<file path="config.mk">
export PLATFORM = sky130hd
export DESIGN_NAME = kvi_lerp
export DESIGN_NICKNAME = d
export VERILOG_FILES = /design/src/design/kvi_pkg.sv /design/src/design/kvi_lerp.sv
export SDC_FILE = /design/constraint.sdc
export NUM_CORES = 2
export LEC_CHECK = 0
export BUFFER_PORTS_ARGS = -buffer_cell sky130_fd_sc_hd__buf_2
export CAP_MARGIN = 0
export CORE_MARGIN = 1
export CORE_UTILIZATION = 35
export CTS_CLUSTER_DIAMETER = 80
export CTS_CLUSTER_SIZE = 14
export DETAILED_ROUTE_END_ITERATION = 8
export GPL_ROUTABILITY_DRIVEN = 0
export GPL_TIMING_DRIVEN = 0
export PLACE_DENSITY = 0.55
export RECOVER_POWER = 100
export SLEW_MARGIN = 10
export SYNTH_ARGS = -nofsm -noshare
export SYNTH_HDL_FRONTEND = slang
export SYNTH_SLANG_ARGS = --single-unit
</file>
<file path="constraint.sdc">
create_clock -name clk -period 7.05 [get_ports clk]
set_input_delay 1.0575 -clock clk [delete_from_list [all_inputs] [get_ports clk]]
set_output_delay 1.0575 -clock clk [all_outputs]
set_load 0.01 [all_outputs]
</file>
**src/design/kvi_pkg.sv**
```systemverilog
// ============================================================================
// kvi_pkg
// Types, sizes and codes of the keyframe vector interpolator.
// ============================================================================
package kvi_pkg;

    localparam int MAX_KEYS  = 16;
    localparam int KEY_AW    = $clog2(MAX_KEYS);
    localparam int CNT_W     = 5;
    localparam int DATA_W    = 32;
    localparam int PADDR_W   = 3;
    localparam int DIV_STEPS = 32;
    localparam int DIV_CW    = $clog2(DIV_STEPS);

    localparam logic REQ_LOAD  = 1'b0;
    localparam logic REQ_QUERY = 1'b1;

    // register index bit of paddr
    localparam logic REG_KEY_COUNT = 1'b0;

    localparam logic [1:0] COMP_X = 2'd0;
    localparam logic [1:0] COMP_Y = 2'd1;
    localparam logic [1:0] COMP_Z = 2'd2;

    typedef struct packed {
        logic signed [DATA_W-1:0] x;
        logic signed [DATA_W-1:0] y;
        logic signed [DATA_W-1:0] z;
    } vec_t;

    typedef struct packed {
        logic [DATA_W-1:0] key_time;
        vec_t              vec;
    } entry_t;

    typedef enum logic [2:0] {
        ST_IDLE,
        ST_FETCH0,
        ST_FIRST,
        ST_SCAN,
        ST_DIV,
        ST_LERP,
        ST_EMIT
    } state_t;

endpackage

```
**src/design/kvi_div.sv**
```systemverilog
// ============================================================================
// kvi_div
// Radix-2 restoring divider: quot = floor(num * 2^31 / den), num <= den.
// ============================================================================
module kvi_div (
    input  logic                      clk,
    input  logic                      rst_n,
    input  logic                      start,
    input  logic [kvi_pkg::DATA_W-1:0] num,
    input  logic [kvi_pkg::DATA_W-1:0] den,
    output logic                      done,
    output logic [kvi_pkg::DATA_W-1:0] quot
);
    import kvi_pkg::*;

    logic              busy_reg;
    logic              done_reg;
    logic [DIV_CW-1:0] cnt_reg;
    logic [DATA_W:0]   rem_reg;
    logic [DATA_W-1:0] den_reg;
    logic [DATA_W-1:0] quot_reg;

    logic              ge;
    logic [DATA_W:0]   diff;

    always_comb
    begin
        ge   = rem_reg >= {1'b0, den_reg};
        diff = ge ? (rem_reg - {1'b0, den_reg}) : rem_reg;
    end

    always_ff @(posedge clk or negedge rst_n)
    begin
        if (!rst_n)
        begin
            busy_reg <= 1'b0;
            done_reg <= 1'b0;
            cnt_reg  <= '0;
        end
        else
        begin
            done_reg <= 1'b0;
            if (start)
            begin
                // equal pair times: fraction is zero, no iterations
                busy_reg <= (den != '0);
                done_reg <= (den == '0);
                cnt_reg  <= '0;
            end
            else if (busy_reg)
            begin
                cnt_reg <= cnt_reg + DIV_CW'(1);
                if (cnt_reg == DIV_CW'(DIV_STEPS - 1))
                begin
                    busy_reg <= 1'b0;
                    done_reg <= 1'b1;
                end
            end
        end
    end

    always_ff @(posedge clk)
    begin
        if (start)
        begin
            rem_reg  <= {1'b0, num};
            den_reg  <= den;
            quot_reg <= '0;
        end
        else if (busy_reg)
        begin
            rem_reg  <= {diff[DATA_W-1:0], 1'b0};
            quot_reg <= {quot_reg[DATA_W-2:0], ge};
        end
    end

    assign done = done_reg;
    assign quot = quot_reg;

endmodule

```
**config.mk**
```make
export PLATFORM = sky130hd
export DESIGN_NAME = kvi_div
export DESIGN_NICKNAME = d
export VERILOG_FILES = /design/src/design/kvi_pkg.sv /design/src/design/kvi_div.sv
export SDC_FILE = /design/constraint.sdc
export NUM_CORES = 1
export LEC_CHECK = 0
export BUFFER_PORTS_ARGS = -buffer_cell sky130_fd_sc_hd__buf_2
export CAP_MARGIN = 20
export CORE_ASPECT_RATIO = 1.25
export CORE_UTILIZATION = 45
export CTS_CLUSTER_DIAMETER = 200
export DETAILED_ROUTE_END_ITERATION = 10
export GPL_ROUTABILITY_DRIVEN = 0
export PLACE_DENSITY = 0.65
export SLEW_MARGIN = 20
export SYNTH_ARGS = -nofsm -noshare
export SYNTH_HDL_FRONTEND = slang
export SYNTH_SLANG_ARGS = --single-unit
```
**constraint.sdc**
```tcl
create_clock -name clk -period 3.4 [get_ports clk]
set_clock_uncertainty 0.2 [all_clocks]
set_input_delay 0.85 -clock clk [delete_from_list [all_inputs] [get_ports clk]]
set_output_delay 0.85 -clock clk [all_outputs]
set_load 0.005 [all_outputs]
```
==> impl_metrics.env, run 1 <==
export IMPL_seqCellArea_sq_mm=0.00276
export IMPL_post_route_min_period_ns=3.23
export IMPL_crit_arrival_ns=3.13
export IMPL_worst_slew_pin_slew_ns=0.586
export IMPL_critPathSlowestCell="ha_1"
export IMPL_end_kind="flop"
export IMPL_peakVddDrop_mv=0.329
export IMPL_drt_iter0_markers=260
export IMPL_ctsHtreeMaxLevel=3
export IMPL_rrSetupSlack_ns=0.17
export IMPL_grt_total_usage=0.221
export IMPL_cts_buffers=9
export IMPL_gr_total_overflow=0
export IMPL_cts_tree="built"
export IMPL_die_area_sq_mm=0.0140
export IMPL_synth_edf_count=64
export IMPL_core_sq_mm=0.0132
export IMPL_setup_violations=0
export IMPL_antenna_left=0
export IMPL_drv_slew=0
export IMPL_crit_type="flop to flop"
export IMPL_synthArstFlopShare=0.0673
export IMPL_r2r_cells=9
export IMPL_routed_wl_mm=14.8
export IMPL_power_switching_mw=2.17
export IMPL_p_sw_frac=0.390
export IMPL_slowest_delay_ns=0.48
export IMPL_start_util=0.461
export IMPL_via_per_inst=5.54
export IMPL_post_dp_hpwl_mm=11.1
export IMPL_clk_latency_ns=0.35
export IMPL_power_mw=5.56
export IMPL_synth_top_cell_area_share=0.315
export IMPL_layout_drive_gt1_share=0.213
export IMPL_p_seq_frac=0.315
export IMPL_die_w_um=106
export IMPL_ys_seq_area_frac=0.452
export IMPL_synth_avg_cell_area_sq_um=9.69
export IMPL_yosys_register_bits=104
export IMPL_grt_use_met1=0.263
export IMPL_row_count=47
export IMPL_reg2reg_to="rem_reg[23]$_DFFE_PP_"
export IMPL_placed_area_sq_mm=0.00686
export IMPL_crit_chain="ha_1 -> and4_1 -> nand3_1 -> o211ai_1 -> o21bai_4 -> a311oi_4 -> buf_4 -> and3_1 -> a221o_1"
export IMPL_firstDrtPassIters=4
export IMPL_vias=5006
export IMPL_mappedNetlistArea_sq_mm=0.00610
export IMPL_critPathBufInv=1
export IMPL_netlist_instances=630
export IMPL_final_util=0.542
export IMPL_syn_to_final_growth_pct=17.6
export IMPL_syn_nets=732
export IMPL_hold_viol_final=0
export IMPL_drc=0
export IMPL_timing_rr_start="rem_reg[19]$_DFFE_PP_"
export IMPL_grt_pass1_wl_mm=24.7
export IMPL_yosys_warnings=0
export IMPL_synth_area_top_cells="edfxtp_1 31%, dfxtp_1 11%, ha_1 7.0%"
export IMPL_cts_setup_buffers=0
export IMPL_grt_util_met3=0.0430
export IMPL_comb_power_share=0.496
export IMPL_grt_max_degree=47
export IMPL_cp_start_kind="flop"
export IMPL_min_path_type="input pin to async pin"
export IMPL_met2_usage=0.375
export IMPL_grt_antenna_before_repair=0
export IMPL_synthTopCellsByCount="79 x nor2_1, 64 x edfxtp_1, 63 x nand2_1, 44 x inv_1, 38 x a21oi_1"
export IMPL_max_cap_violations=0
export IMPL_clock_sinks=104
export IMPL_grt_pass1_vias=5104
export IMPL_ys_types=67
export IMPL_period_share=0.949
export IMPL_cts_resized=0
export IMPL_die_h_um=132
export IMPL_largest_reg_flops=33
export IMPL_crit_fanout=16
export IMPL_leakage_nw=3.32
export IMPL_clkTransAtPathRegs_ns=0.08
export IMPL_finalInstanceArea_sq_mm=0.00718
export IMPL_crit_family="compound AO/OA/AOI/OAI gates"
export IMPL_n_fill_cell=1214
export IMPL_clockBufferDepth=2
export IMPL_synth_top_area_cell="edfxtp_1"
export IMPL_max_slew_margin=0.606
export IMPL_p_per_area_mw_per_mm2=774
export IMPL_clkPwrFrac=0.189
export IMPL_outcome="finished, final reports clean"
export IMPL_fin_nets=829
export IMPL_wl_per_cell_um=16.4
export IMPL_synthFlopType="edfxtp_1"
export IMPL_pin_count=100
export IMPL_hold_ws_ns=0.122
export IMPL_antenna_cells=0
export IMPL_cts_root_buf="clkbuf_16"
export IMPL_io_buffers=99
export IMPL_multi_input_area_sq_mm=0.00306
export IMPL_cts_hold_buf=0
export IMPL_required_ns=3.30
export IMPL_yosysMostFrequentCell="nor2_1"
export IMPL_top_usage_layer="met2"
export IMPL_fmax_ghz=0.310
export IMPL_p_int_mw=3.39
[worst max path at each step]
stage          cells after the start  slack, ns                     to                     start
2_1_floorplan                     12       0.35  rem_reg[29]$_DFFE_PP_  rem_reg[0]$_SDFFCE_PN0P_
3_3_place_gp                      12       0.26  rem_reg[25]$_DFFE_PP_  rem_reg[0]$_SDFFCE_PN0P_
3_5_place_dp                      12       0.18  rem_reg[25]$_DFFE_PP_  rem_reg[0]$_SDFFCE_PN0P_
4_1_cts                           10       0.18   rem_reg[1]$_DFFE_PP_     rem_reg[11]$_DFFE_PP_
5_1_grt                           12      -0.03  rem_reg[25]$_DFFE_PP_  rem_reg[0]$_SDFFCE_PN0P_
6_report                           9       0.17  rem_reg[23]$_DFFE_PP_     rem_reg[19]$_DFFE_PP_
[logic make-up (layout without fill, tap and decap cells)]
group,Yosys count,after routing,share of synthesized area
adder cells (fa/ha/maj),35,35,0.0730
buffers and inverters,78,180,0.0515
AND/OR/NAND/NOR,209,209,0.159
multiplexers,37,37,0.0609
AO/OA/AOI/OAI,139,139,0.164
flip-flops,104,104,0.452
XOR/XNOR,28,28,0.0402
[layer usage]
| layer | up-vias | wire length, um |
|---|---|---|
| met5 | - | 0 |
| met4 | 0 | 571 |
| met3 | 33 | 696 |
| met2 | 117 | 7270 |
| met1 | 2389 | 6240 |
| li1 | 2467 | - |
[cells in the final DEF (no fill, tap or decap), types with 19 or more instances in the layout]
cell type	n
a21oi_1	38
a31oi_1	19
buf_2	98
buf_4	20
dfxtp_1	33
edfxtp_1	64
ha_1	34
inv_1	44
mux2i_1	36
nand2_1	63
nor2_1	79
xnor2_1	20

• [Directions]: With the line holding "export IMPL_gr_total_overflow=0" as the first and the line holding "export IMPL_max_cap_violations=0" as the last, set down that range of the entries above exactly, and nothing else.

• [Exercise answer]:
export IMPL_gr_total_overflow=0
export IMPL_cts_tree="built"
export IMPL_die_area_sq_mm=0.0140
export IMPL_synth_edf_count=64
export IMPL_core_sq_mm=0.0132
export IMPL_setup_violations=0
export IMPL_antenna_left=0
export IMPL_drv_slew=0
export IMPL_crit_type="flop to flop"
export IMPL_synthArstFlopShare=0.0673
export IMPL_r2r_cells=9
export IMPL_routed_wl_mm=14.8
export IMPL_power_switching_mw=2.17
export IMPL_p_sw_frac=0.390
export IMPL_slowest_delay_ns=0.48
export IMPL_start_util=0.461
export IMPL_via_per_inst=5.54
export IMPL_post_dp_hpwl_mm=11.1
export IMPL_clk_latency_ns=0.35
export IMPL_power_mw=5.56
export IMPL_synth_top_cell_area_share=0.315
export IMPL_layout_drive_gt1_share=0.213
export IMPL_p_seq_frac=0.315
export IMPL_die_w_um=106
export IMPL_ys_seq_area_frac=0.452
export IMPL_synth_avg_cell_area_sq_um=9.69
export IMPL_yosys_register_bits=104
export IMPL_grt_use_met1=0.263
export IMPL_row_count=47
export IMPL_reg2reg_to="rem_reg[23]$_DFFE_PP_"
export IMPL_placed_area_sq_mm=0.00686
export IMPL_crit_chain="ha_1 -> and4_1 -> nand3_1 -> o211ai_1 -> o21bai_4 -> a311oi_4 -> buf_4 -> and3_1 -> a221o_1"
export IMPL_firstDrtPassIters=4
export IMPL_vias=5006
export IMPL_mappedNetlistArea_sq_mm=0.00610
export IMPL_critPathBufInv=1
export IMPL_netlist_instances=630
export IMPL_final_util=0.542
export IMPL_syn_to_final_growth_pct=17.6
export IMPL_syn_nets=732
export IMPL_hold_viol_final=0
export IMPL_drc=0
export IMPL_timing_rr_start="rem_reg[19]$_DFFE_PP_"
export IMPL_grt_pass1_wl_mm=24.7
export IMPL_yosys_warnings=0
export IMPL_synth_area_top_cells="edfxtp_1 31%, dfxtp_1 11%, ha_1 7.0%"
export IMPL_cts_setup_buffers=0
export IMPL_grt_util_met3=0.0430
export IMPL_comb_power_share=0.496
export IMPL_grt_max_degree=47
export IMPL_cp_start_kind="flop"
export IMPL_min_path_type="input pin to async pin"
export IMPL_met2_usage=0.375
export IMPL_grt_antenna_before_repair=0
export IMPL_synthTopCellsByCount="79 x nor2_1, 64 x edfxtp_1, 63 x nand2_1, 44 x inv_1, 38 x a21oi_1"
export IMPL_max_cap_violations=0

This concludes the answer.